Adrenocorticotropin causes vasodilatation in the human fetal-placental circulation

During human pregnancy, ACTH is produced by both the placenta and fetal pituitary ACTH has been shown to cause vasodilatation in the adrenal cortex in, vitro. In this context we have investigated the vasoactive effects of ACTH in the human fetal-placental circulation. Single lobules of term human placentas were bilaterally perfused in vitro with Krebs solution (maternal and fetal, 5 mL/min; 95% O-2-5% CO2; 37 C; pH 7.3), and changes in fetal placental arterial perfusion pressure (FAP)were measured. ACTH (40-4000 pmol/L; n = 5) caused a dose-dependent reduction of both KCl and PGF(2 alpha)-induced increases in FAP in the fetal placental circulation.

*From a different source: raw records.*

What follows belongs to an exercise in optimizing a design on an open flow for small area, a short achievable clock period and few clock cycles per item; a production flow would make more cautious choices.
The RTL was checked by simulation tests, not by an equivalence proof against the original design.
No activity file was given, so power comes from the tool's default toggle rates.

==> flow/design.v <==
`default_nettype none
package isa_pkg;
    typedef enum logic {
        OP_ALU    = 1'b0,
        OP_BRANCH = 1'b1
    } op_class_t;
    typedef enum logic [2:0] {
        ALU_ADD = 3'd0,
        ALU_SUB = 3'd1,
        ALU_AND = 3'd2,
        ALU_OR  = 3'd3,
        ALU_XOR = 3'd4
    } alu_func_t;
    typedef enum logic {
        BR_EQ  = 1'b0,
        BR_LTU = 1'b1
    } br_cond_t;
    typedef struct packed {
        op_class_t               op_class;
        alu_func_t               func;
        br_cond_t                cond;
        logic [5-1:0]      rd;
        logic [32-1:0]      src_a;
        logic [32-1:0]      src_b;
        logic [32-1:0]      pc;
        logic [32-1:0]      imm;
    } issue_op_t;
endpackage
`default_nettype wire
`default_nettype none
package backend_pkg;
    typedef logic [3-1:0] rob_tag_t;
    typedef struct packed {
        rob_tag_t                tag;
        logic [2:0]              func;
        logic [5-1:0]      rd;
        logic [32-1:0]      src_a;
        logic [32-1:0]      src_b;
    } alu_op_t;
    typedef struct packed {
        rob_tag_t                tag;
        logic                    cond;
        logic [5-1:0]      rd;
        logic [32-1:0]      src_a;
        logic [32-1:0]      src_b;
        logic [32-1:0]      pc;
        logic [32-1:0]      imm;
    } br_op_t;
    typedef struct packed {
        rob_tag_t                tag;
        logic [5-1:0]      rd;
        logic [32-1:0]      value;
    } alu_result_t;
    typedef struct packed {
        rob_tag_t                tag;
        logic [5-1:0]      rd;
        logic [32-1:0]      link;
        logic                    taken;
        logic [32-1:0]      target;
    } br_result_t;
    typedef struct packed {
        rob_tag_t                tag;
        logic [5-1:0]      rd;
        logic [32-1:0]      value;
        logic                    is_branch;
        logic                    taken;
        logic [32-1:0]      target;
    } wb_packet_t;
    typedef struct packed {
        rob_tag_t                tag;
        logic [5-1:0]      rd;
        logic [32-1:0]      value;
        logic                    is_branch;
        logic                    taken;
        logic [32-1:0]      target;
    } commit_rec_t;
endpackage
`default_nettype wire
`default_nettype none
`timescale 1ns/100ps
module prefix_carry #(
    parameter int W = 32
) (
    input  wire logic [W-1:0] g_i,
    input  wire logic [W-1:0] p_i,
    input  wire logic         cin_i,
    output logic [W:0]        c_o
);
    localparam int L = (W > 16) ? 5 : (W > 8) ? 4 : (W > 4) ? 3 : (W > 2) ? 2 : 1;
    logic [W-1:0] gg;
    logic [W-1:0] pp;
    always_comb begin
        gg    = g_i;
        pp    = p_i;
        gg[0] = g_i[0] | (p_i[0] & cin_i);
        for (int l = 0; l < L; l++) begin
            for (int i = (2 << l) - 1; i < W; i += (2 << l)) begin
                gg[i] = gg[i] | (pp[i] & gg[i - (1 << l)]);
                pp[i] = pp[i] & pp[i - (1 << l)];
            end
        end
        for (int l = L - 2; l >= 0; l--) begin
            for (int i = 3 * (1 << l) - 1; i < W; i += (2 << l)) begin
                gg[i] = gg[i] | (pp[i] & gg[i - (1 << l)]);
                pp[i] = pp[i] & pp[i - (1 << l)];
            end
        end
    end
    assign c_o = {gg, cin_i};
endmodule
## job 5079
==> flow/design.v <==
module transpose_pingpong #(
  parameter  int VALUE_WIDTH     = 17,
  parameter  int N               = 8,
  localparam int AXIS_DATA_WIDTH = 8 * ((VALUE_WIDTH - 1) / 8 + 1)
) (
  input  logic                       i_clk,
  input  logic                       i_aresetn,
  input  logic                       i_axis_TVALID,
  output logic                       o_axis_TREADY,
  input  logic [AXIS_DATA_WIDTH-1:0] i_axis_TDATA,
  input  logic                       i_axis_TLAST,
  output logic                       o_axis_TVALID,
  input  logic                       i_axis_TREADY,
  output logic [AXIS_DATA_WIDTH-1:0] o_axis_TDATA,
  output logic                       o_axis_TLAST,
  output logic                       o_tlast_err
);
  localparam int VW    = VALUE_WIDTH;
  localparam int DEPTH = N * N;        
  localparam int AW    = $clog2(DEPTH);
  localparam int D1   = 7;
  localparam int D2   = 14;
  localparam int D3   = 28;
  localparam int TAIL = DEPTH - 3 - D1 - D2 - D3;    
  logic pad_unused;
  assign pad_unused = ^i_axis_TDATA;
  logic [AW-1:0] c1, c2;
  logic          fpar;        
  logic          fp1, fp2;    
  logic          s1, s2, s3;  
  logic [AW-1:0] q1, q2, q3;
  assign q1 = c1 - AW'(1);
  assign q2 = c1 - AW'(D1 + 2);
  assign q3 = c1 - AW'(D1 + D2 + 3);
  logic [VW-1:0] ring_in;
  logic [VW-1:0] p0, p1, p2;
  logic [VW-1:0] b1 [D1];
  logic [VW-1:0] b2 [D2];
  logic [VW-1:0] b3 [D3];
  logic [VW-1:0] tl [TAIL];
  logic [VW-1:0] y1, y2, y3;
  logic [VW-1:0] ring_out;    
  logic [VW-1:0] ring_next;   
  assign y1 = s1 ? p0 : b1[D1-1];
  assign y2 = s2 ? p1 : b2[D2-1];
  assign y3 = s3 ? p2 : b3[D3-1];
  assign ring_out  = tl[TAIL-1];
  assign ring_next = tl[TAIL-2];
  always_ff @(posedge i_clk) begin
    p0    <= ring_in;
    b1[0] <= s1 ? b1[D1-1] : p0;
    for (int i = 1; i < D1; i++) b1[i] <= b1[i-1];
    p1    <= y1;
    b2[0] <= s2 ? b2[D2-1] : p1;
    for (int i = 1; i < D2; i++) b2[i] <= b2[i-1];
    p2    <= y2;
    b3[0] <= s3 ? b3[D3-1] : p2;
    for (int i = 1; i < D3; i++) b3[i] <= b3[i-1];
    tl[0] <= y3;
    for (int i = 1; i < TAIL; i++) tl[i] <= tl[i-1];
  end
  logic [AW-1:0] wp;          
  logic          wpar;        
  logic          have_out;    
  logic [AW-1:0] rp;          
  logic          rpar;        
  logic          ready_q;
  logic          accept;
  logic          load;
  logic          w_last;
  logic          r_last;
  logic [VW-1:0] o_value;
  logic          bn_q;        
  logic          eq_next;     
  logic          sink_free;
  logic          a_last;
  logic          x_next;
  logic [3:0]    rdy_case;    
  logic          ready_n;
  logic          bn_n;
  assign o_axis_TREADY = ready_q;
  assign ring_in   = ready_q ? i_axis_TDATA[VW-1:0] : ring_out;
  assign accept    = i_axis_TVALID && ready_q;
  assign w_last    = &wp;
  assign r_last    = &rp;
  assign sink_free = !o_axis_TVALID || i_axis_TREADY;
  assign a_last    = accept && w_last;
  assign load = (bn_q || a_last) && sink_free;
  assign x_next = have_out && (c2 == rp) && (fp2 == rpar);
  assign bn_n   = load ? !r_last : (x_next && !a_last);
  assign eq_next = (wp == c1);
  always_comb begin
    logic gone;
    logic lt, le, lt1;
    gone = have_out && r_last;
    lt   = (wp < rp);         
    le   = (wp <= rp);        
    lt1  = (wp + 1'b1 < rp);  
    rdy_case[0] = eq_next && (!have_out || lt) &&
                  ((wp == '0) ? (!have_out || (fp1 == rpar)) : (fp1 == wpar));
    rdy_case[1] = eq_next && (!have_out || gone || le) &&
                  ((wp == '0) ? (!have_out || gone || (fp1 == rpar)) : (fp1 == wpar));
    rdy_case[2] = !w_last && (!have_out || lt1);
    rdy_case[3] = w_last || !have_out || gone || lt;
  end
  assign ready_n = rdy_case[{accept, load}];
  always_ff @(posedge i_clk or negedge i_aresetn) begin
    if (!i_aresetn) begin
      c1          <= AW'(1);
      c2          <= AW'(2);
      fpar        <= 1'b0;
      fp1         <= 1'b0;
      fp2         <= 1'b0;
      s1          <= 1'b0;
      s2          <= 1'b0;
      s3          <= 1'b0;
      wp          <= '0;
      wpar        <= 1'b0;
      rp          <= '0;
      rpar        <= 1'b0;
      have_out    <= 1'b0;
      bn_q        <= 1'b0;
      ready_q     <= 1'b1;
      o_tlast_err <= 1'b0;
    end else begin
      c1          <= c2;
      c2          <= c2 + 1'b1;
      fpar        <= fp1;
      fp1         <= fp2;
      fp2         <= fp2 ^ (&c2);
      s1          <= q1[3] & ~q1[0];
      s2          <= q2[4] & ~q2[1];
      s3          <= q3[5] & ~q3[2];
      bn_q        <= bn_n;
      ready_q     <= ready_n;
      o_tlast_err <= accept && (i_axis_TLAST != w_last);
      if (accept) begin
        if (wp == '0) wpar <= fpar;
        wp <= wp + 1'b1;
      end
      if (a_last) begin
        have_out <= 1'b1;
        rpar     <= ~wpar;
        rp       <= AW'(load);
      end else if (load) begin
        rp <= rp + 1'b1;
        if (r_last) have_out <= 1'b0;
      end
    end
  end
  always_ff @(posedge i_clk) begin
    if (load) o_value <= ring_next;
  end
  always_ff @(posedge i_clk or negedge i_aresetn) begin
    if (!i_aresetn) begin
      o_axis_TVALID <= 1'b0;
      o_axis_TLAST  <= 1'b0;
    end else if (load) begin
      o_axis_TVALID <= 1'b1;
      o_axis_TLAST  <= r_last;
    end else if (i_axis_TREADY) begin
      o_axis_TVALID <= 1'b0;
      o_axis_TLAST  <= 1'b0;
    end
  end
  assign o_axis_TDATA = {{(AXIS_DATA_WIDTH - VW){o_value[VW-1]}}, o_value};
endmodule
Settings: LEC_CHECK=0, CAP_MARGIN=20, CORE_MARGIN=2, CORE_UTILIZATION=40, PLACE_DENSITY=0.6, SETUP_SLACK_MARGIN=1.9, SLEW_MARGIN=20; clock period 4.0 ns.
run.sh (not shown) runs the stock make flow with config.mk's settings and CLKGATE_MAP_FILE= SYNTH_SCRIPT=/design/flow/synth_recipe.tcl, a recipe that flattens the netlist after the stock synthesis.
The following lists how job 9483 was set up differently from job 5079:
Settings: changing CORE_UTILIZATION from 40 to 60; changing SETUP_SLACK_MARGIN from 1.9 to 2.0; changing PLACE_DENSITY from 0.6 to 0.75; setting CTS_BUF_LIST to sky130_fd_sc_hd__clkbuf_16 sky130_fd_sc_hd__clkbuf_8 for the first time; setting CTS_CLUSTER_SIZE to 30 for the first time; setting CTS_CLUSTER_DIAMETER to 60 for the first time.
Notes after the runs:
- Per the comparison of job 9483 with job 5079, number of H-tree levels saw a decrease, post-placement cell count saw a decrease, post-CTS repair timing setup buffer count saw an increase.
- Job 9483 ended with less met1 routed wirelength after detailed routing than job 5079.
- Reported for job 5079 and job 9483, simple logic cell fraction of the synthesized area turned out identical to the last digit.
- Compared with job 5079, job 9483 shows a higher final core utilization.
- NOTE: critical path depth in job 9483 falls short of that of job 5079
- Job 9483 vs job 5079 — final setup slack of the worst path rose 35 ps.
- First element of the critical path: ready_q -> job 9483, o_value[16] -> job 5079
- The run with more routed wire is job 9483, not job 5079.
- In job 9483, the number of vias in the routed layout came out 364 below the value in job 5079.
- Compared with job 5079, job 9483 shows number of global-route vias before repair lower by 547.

The reductions were of a similar magnitude in the presence of either constrictor agent. ACTH was 187.4 (95% confidence limits, 162.7-215.9) times more potent than prostacyclin (PGI(2); 1.2-1180 nmol/L; n = 6), which is a known vasodilator of the fetal-placental circulation. The threshold concentrations for ACTH and PGI(2) were 40 pmol/L and 1.2 nmol/L, respectively. ACTH-induced reductions in PGF2 alpha-induced increases in FAP in the fetal placental circulation were not inhibited by the nitric oxide synthase inhibitor, N-omega-nitro-L-arginine (100 mu mol/L; n = 5), the cyclooxygenase inhibitor indomethacin (3 mu mol/L; n = 5), or a guanylate cyclase inhibitor LY 83583 (1 mu mol/L; n = 5). The inhibitory effect of ACTH was attenuated by the antagonist, ACTH-(7-38) (240 pmol/L; n = 4), and a polyclonal ACTH antiserum (1:1000 dilution; n = 4). We have demonstrated that ACTH causes a reduction in fetal placental vascular resistance in the human fetal-placental circulation in vitro. The mechanism by which it exerts these effects has not been defined, but neither nitric oxide nor PC-mediated pathways appear to be involved.